___ PROVIDED DATA

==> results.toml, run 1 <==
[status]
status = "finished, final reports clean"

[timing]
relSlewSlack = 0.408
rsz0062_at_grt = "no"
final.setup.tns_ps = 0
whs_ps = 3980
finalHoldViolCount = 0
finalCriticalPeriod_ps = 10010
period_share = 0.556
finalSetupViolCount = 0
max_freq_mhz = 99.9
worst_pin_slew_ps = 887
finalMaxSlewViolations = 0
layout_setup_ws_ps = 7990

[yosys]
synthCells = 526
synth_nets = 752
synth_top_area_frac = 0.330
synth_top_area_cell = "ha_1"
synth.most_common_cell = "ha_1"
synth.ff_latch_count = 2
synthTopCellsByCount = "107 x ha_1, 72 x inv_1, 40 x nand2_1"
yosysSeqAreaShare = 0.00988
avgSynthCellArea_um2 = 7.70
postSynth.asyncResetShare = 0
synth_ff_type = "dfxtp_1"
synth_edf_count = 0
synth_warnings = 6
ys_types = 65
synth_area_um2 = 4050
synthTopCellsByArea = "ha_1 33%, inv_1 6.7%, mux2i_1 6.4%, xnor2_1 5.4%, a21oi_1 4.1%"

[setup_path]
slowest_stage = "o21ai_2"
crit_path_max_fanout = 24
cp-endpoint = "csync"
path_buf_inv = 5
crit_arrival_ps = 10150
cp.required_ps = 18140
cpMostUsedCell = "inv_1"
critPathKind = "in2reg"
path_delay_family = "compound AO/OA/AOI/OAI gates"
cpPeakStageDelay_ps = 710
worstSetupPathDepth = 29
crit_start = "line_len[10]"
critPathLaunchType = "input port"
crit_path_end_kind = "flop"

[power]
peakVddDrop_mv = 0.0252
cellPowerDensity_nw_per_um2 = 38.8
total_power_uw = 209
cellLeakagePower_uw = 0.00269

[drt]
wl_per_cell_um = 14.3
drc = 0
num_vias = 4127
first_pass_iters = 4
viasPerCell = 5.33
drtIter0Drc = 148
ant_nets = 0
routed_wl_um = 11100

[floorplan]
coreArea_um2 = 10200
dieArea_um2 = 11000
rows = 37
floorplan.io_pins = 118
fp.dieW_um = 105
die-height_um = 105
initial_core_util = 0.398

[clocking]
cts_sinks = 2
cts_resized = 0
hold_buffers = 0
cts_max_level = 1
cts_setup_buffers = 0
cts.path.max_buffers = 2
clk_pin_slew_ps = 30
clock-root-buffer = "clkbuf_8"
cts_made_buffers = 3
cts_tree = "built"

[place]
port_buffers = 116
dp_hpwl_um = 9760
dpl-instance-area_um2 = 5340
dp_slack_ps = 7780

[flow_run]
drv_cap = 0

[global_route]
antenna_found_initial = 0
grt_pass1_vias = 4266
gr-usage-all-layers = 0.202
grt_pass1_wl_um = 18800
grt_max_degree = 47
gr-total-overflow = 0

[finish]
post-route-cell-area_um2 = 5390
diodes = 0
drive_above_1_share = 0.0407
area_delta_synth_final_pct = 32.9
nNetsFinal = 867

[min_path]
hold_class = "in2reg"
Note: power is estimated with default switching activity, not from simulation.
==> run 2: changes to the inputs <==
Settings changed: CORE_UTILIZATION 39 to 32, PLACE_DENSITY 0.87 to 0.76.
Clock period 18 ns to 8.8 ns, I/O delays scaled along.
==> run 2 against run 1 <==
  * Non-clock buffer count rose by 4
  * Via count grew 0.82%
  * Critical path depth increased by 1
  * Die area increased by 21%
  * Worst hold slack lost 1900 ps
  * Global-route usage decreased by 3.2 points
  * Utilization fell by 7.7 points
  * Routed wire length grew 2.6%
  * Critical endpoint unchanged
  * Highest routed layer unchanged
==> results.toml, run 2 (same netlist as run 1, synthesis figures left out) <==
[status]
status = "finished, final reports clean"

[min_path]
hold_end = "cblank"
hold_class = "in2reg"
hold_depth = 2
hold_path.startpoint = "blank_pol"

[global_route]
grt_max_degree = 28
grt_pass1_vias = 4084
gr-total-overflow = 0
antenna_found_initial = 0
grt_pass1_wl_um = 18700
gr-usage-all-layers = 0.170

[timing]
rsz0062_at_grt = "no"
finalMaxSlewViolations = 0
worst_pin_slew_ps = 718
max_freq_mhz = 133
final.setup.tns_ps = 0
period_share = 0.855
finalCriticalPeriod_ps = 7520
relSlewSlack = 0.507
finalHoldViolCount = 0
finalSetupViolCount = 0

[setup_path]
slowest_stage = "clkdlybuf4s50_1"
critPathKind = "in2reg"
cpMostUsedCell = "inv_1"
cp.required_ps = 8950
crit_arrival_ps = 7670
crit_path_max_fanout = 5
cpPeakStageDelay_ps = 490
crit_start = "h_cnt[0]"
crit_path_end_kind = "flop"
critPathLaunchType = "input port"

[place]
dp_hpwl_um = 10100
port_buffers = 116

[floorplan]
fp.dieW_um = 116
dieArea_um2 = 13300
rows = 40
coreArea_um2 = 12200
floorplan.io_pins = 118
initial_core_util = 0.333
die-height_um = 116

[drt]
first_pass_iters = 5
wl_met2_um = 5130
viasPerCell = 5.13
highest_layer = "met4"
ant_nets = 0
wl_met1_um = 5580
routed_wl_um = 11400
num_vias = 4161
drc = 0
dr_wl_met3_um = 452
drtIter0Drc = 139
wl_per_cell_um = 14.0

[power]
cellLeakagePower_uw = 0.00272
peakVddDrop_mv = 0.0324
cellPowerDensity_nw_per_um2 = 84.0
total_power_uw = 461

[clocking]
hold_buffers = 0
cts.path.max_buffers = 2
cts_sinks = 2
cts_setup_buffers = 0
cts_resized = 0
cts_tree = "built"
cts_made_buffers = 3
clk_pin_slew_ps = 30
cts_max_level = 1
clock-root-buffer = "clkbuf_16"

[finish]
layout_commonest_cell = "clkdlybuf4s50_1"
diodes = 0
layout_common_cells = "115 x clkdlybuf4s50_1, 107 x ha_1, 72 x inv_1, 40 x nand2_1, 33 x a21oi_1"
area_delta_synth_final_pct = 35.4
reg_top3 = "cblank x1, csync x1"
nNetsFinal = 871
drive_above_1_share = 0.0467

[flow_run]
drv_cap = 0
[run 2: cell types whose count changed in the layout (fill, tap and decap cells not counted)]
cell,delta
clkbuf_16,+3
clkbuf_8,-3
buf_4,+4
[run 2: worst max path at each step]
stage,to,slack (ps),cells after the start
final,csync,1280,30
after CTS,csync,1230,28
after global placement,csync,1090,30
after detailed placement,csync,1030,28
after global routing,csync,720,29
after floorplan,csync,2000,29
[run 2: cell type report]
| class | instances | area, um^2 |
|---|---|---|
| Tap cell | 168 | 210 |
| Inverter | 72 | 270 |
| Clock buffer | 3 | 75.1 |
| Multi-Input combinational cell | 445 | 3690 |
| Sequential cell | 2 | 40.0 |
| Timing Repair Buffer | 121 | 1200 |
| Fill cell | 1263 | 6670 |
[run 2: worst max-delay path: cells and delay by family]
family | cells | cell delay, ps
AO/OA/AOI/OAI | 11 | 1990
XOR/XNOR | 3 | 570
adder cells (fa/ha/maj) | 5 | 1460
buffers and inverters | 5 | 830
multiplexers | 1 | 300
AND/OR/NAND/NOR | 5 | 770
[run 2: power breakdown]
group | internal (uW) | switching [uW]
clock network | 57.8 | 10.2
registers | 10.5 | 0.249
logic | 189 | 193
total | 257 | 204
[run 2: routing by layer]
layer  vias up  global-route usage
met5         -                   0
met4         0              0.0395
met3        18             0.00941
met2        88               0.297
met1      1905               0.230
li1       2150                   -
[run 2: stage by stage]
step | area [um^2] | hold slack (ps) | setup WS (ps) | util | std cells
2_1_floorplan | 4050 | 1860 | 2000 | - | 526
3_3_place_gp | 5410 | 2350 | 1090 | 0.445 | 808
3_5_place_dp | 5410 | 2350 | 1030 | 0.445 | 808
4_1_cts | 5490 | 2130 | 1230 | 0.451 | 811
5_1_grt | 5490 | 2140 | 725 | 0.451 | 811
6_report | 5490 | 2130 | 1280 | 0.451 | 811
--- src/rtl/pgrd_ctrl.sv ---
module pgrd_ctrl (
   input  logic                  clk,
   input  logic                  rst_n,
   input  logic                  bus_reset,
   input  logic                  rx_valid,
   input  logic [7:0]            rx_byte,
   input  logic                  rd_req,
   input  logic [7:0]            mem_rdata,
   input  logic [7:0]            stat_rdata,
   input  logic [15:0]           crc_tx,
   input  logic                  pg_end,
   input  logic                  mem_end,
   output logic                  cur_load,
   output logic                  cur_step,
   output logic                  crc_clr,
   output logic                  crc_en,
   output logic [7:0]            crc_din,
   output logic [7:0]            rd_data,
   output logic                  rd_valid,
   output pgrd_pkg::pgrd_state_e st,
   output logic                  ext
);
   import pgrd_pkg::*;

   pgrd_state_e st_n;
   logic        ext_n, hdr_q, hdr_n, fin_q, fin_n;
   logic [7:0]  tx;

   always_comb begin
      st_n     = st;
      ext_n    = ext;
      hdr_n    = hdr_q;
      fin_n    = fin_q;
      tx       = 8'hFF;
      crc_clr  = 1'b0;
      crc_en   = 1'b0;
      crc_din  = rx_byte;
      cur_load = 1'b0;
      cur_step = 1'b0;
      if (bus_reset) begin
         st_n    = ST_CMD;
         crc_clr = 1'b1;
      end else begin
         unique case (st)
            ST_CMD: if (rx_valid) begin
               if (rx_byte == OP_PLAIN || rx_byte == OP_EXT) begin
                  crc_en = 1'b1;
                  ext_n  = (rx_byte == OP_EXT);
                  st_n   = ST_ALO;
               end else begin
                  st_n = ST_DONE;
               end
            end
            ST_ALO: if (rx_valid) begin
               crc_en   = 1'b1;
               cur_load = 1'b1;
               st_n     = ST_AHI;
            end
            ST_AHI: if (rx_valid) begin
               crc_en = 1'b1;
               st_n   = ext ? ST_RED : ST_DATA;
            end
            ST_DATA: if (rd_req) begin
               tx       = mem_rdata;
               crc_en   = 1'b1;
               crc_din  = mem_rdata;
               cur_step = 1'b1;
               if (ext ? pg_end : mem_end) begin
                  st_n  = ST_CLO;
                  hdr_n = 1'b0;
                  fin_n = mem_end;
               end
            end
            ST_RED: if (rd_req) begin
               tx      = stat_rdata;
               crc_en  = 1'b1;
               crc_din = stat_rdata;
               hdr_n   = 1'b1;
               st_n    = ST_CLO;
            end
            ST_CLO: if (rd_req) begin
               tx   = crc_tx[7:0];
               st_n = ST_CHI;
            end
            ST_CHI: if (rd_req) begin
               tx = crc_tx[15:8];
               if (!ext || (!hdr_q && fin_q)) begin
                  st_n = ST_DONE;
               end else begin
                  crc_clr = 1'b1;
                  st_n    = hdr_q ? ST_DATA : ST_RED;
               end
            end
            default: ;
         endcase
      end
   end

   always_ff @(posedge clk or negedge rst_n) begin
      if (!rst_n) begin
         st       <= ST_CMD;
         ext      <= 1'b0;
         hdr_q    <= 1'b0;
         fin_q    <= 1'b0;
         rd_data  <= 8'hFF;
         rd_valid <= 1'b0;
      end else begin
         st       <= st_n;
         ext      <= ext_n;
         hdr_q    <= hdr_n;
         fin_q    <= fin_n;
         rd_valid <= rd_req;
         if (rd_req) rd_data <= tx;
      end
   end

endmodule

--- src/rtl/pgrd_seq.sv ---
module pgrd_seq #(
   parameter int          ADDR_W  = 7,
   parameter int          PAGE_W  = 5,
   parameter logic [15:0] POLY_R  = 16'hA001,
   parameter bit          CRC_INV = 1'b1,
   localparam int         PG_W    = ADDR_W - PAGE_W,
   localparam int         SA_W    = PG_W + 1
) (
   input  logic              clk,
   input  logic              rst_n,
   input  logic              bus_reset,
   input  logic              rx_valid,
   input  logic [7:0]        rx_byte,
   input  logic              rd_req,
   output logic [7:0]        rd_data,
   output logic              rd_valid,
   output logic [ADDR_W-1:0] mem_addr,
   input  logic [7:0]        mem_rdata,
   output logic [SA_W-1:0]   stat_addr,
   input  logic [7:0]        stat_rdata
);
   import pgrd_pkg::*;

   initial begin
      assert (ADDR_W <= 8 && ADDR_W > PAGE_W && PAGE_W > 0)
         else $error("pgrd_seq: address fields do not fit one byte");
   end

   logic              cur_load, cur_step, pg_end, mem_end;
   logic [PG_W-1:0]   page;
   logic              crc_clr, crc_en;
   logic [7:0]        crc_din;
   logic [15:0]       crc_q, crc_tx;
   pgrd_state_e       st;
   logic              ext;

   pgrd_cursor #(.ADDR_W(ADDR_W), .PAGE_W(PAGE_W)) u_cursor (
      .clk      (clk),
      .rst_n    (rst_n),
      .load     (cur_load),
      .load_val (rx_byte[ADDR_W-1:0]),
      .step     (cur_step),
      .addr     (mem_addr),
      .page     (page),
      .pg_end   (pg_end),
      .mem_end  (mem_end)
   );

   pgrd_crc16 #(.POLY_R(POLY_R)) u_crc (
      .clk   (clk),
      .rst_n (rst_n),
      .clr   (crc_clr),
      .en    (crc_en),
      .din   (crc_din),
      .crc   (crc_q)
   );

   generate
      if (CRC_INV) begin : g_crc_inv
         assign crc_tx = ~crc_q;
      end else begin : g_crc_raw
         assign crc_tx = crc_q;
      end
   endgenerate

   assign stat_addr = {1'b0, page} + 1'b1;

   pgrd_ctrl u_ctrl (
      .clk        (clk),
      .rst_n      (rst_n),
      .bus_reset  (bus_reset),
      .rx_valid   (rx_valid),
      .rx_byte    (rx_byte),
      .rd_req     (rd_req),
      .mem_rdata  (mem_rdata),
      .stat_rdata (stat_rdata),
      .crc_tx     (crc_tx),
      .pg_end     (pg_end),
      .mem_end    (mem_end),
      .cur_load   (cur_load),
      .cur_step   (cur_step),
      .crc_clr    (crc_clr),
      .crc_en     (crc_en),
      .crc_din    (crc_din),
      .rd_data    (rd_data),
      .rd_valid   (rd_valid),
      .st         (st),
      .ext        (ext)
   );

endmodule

______
___ PROVIDED DATA

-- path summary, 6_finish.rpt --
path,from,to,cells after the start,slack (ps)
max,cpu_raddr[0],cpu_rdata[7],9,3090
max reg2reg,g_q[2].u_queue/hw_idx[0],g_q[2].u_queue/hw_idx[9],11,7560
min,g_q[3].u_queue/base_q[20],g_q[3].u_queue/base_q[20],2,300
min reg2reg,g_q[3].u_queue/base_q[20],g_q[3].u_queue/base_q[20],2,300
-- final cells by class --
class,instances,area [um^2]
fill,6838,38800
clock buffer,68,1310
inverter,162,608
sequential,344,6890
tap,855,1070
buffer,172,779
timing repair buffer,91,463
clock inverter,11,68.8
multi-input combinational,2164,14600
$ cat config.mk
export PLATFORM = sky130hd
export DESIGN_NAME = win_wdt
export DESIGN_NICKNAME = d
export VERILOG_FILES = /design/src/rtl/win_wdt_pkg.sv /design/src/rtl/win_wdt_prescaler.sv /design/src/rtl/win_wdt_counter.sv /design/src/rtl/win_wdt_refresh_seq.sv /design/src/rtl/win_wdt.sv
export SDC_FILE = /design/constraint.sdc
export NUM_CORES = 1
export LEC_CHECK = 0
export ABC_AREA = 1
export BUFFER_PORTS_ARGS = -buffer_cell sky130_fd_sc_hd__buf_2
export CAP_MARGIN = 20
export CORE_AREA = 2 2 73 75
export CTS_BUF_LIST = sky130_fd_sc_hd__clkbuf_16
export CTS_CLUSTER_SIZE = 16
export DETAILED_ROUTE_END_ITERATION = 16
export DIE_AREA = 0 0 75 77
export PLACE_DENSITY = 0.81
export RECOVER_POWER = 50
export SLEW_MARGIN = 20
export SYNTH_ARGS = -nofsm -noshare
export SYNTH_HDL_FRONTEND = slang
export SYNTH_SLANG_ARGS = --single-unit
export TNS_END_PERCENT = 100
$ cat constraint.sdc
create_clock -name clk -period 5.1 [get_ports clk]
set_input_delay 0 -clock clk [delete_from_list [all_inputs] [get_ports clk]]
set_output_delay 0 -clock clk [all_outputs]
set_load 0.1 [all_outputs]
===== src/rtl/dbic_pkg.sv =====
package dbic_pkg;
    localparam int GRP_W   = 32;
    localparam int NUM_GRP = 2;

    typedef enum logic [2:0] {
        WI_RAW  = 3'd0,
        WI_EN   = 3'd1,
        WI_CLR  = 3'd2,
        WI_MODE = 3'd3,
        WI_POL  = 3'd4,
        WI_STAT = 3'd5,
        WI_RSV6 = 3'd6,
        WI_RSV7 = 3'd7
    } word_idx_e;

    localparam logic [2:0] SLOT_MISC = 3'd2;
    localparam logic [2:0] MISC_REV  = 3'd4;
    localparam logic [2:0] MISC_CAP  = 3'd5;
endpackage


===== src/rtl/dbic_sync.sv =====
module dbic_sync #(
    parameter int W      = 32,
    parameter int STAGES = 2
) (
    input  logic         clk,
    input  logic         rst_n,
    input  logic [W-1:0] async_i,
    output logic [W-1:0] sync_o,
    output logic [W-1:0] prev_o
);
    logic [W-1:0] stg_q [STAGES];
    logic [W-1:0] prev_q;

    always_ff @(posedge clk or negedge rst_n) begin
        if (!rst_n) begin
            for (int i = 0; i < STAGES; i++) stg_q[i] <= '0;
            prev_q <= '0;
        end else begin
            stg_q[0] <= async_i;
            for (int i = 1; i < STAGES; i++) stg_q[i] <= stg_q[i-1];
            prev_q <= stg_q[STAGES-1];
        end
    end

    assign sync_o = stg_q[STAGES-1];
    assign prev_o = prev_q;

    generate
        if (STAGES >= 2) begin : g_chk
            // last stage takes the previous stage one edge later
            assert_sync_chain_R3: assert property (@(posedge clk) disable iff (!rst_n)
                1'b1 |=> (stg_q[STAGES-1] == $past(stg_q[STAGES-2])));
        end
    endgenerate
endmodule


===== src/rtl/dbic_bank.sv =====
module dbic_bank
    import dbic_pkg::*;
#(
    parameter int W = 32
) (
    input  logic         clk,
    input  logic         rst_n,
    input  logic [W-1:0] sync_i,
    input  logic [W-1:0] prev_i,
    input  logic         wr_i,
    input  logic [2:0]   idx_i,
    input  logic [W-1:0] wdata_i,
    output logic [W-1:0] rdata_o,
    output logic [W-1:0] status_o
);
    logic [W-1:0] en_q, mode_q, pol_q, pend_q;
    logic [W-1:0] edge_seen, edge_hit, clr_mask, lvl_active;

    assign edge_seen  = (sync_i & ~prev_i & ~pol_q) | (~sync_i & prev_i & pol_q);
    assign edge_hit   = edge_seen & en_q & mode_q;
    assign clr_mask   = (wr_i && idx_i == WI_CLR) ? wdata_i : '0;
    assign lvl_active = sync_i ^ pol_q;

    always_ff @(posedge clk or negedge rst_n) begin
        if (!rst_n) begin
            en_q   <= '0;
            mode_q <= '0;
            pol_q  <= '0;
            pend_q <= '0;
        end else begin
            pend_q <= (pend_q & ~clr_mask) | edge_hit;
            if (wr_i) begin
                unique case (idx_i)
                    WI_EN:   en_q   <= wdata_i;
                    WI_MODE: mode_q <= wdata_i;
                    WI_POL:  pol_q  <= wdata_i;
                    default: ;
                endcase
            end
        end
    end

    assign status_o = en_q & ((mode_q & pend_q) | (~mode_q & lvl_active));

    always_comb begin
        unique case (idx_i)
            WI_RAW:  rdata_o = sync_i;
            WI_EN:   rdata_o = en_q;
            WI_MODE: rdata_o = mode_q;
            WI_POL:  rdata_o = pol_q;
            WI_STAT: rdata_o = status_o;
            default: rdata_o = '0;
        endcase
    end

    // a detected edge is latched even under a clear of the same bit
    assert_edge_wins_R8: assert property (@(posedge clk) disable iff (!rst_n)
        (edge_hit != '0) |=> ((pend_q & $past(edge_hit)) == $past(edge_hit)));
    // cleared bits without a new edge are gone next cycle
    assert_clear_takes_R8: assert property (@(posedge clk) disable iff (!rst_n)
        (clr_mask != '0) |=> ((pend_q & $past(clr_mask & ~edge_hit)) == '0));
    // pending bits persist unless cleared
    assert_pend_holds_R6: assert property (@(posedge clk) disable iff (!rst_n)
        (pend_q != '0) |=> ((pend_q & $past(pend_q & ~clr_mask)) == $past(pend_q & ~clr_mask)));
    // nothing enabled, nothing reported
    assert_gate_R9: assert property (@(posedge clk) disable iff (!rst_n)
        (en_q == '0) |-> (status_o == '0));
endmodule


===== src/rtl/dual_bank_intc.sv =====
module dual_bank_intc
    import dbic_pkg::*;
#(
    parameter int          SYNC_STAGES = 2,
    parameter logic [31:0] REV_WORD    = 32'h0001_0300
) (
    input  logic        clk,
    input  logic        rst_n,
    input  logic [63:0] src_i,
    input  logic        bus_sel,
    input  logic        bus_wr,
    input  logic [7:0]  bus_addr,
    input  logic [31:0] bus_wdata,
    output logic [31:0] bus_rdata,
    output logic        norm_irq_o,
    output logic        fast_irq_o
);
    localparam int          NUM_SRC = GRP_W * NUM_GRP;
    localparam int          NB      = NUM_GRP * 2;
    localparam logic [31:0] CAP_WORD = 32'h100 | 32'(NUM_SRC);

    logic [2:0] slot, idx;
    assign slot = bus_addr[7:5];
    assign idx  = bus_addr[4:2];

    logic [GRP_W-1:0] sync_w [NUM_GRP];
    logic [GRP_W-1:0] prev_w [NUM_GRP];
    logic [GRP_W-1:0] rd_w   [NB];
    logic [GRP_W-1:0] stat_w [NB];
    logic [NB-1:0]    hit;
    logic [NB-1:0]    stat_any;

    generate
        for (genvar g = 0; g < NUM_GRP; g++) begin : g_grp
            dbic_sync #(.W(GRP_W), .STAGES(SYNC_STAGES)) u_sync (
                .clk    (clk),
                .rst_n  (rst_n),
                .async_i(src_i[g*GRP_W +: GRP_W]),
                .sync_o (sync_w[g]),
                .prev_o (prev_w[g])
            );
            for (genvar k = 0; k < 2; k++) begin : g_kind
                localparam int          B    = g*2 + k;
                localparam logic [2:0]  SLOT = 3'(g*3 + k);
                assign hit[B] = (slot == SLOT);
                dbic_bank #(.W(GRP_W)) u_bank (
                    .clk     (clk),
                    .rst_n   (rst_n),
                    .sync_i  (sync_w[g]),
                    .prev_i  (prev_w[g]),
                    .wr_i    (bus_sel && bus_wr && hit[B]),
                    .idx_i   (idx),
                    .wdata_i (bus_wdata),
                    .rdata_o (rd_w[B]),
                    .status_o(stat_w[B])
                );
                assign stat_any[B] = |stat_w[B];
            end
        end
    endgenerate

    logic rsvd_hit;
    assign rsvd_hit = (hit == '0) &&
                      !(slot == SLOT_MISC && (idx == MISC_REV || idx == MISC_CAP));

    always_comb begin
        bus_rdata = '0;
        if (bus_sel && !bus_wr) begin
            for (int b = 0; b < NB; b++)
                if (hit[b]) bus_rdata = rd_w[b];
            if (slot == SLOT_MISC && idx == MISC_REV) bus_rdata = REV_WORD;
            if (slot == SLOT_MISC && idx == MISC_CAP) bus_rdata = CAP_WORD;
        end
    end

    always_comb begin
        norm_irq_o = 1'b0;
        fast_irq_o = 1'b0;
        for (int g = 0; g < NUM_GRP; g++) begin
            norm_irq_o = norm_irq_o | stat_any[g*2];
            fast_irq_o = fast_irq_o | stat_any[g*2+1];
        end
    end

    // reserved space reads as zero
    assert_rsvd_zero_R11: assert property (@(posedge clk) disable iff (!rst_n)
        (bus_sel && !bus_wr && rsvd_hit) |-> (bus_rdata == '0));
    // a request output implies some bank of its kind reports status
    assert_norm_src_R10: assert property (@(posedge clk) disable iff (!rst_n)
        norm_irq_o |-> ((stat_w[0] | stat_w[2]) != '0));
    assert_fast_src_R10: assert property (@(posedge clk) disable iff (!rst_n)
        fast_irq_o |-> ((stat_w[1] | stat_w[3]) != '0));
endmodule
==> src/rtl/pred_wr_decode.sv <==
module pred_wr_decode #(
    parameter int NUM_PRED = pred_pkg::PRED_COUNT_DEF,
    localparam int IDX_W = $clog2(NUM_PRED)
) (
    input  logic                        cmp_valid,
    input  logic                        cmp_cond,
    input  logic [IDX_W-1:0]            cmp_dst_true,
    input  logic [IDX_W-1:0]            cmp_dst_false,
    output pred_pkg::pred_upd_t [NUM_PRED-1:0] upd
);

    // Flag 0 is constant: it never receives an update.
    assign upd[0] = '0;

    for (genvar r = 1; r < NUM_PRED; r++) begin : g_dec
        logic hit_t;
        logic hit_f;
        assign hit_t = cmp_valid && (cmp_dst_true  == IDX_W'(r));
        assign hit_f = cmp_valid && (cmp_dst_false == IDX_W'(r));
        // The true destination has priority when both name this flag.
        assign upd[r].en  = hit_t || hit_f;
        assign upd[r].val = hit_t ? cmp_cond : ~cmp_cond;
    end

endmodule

______

**ASSIGNED TASK:**
Look above for the line that contains "multiplexers | 1 | 300". Starting there, transcribe every line exactly until you have copied the line that contains "5_1_grt | 5490 | 2140 | 725 | 0.451 | 811".

**TASK SOLUTION:**
multiplexers | 1 | 300
AND/OR/NAND/NOR | 5 | 770
[run 2: power breakdown]
group | internal (uW) | switching [uW]
clock network | 57.8 | 10.2
registers | 10.5 | 0.249
logic | 189 | 193
total | 257 | 204
[run 2: routing by layer]
layer  vias up  global-route usage
met5         -                   0
met4         0              0.0395
met3        18             0.00941
met2        88               0.297
met1      1905               0.230
li1       2150                   -
[run 2: stage by stage]
step | area [um^2] | hold slack (ps) | setup WS (ps) | util | std cells
2_1_floorplan | 4050 | 1860 | 2000 | - | 526
3_3_place_gp | 5410 | 2350 | 1090 | 0.445 | 808
3_5_place_dp | 5410 | 2350 | 1030 | 0.445 | 808
4_1_cts | 5490 | 2130 | 1230 | 0.451 | 811
5_1_grt | 5490 | 2140 | 725 | 0.451 | 811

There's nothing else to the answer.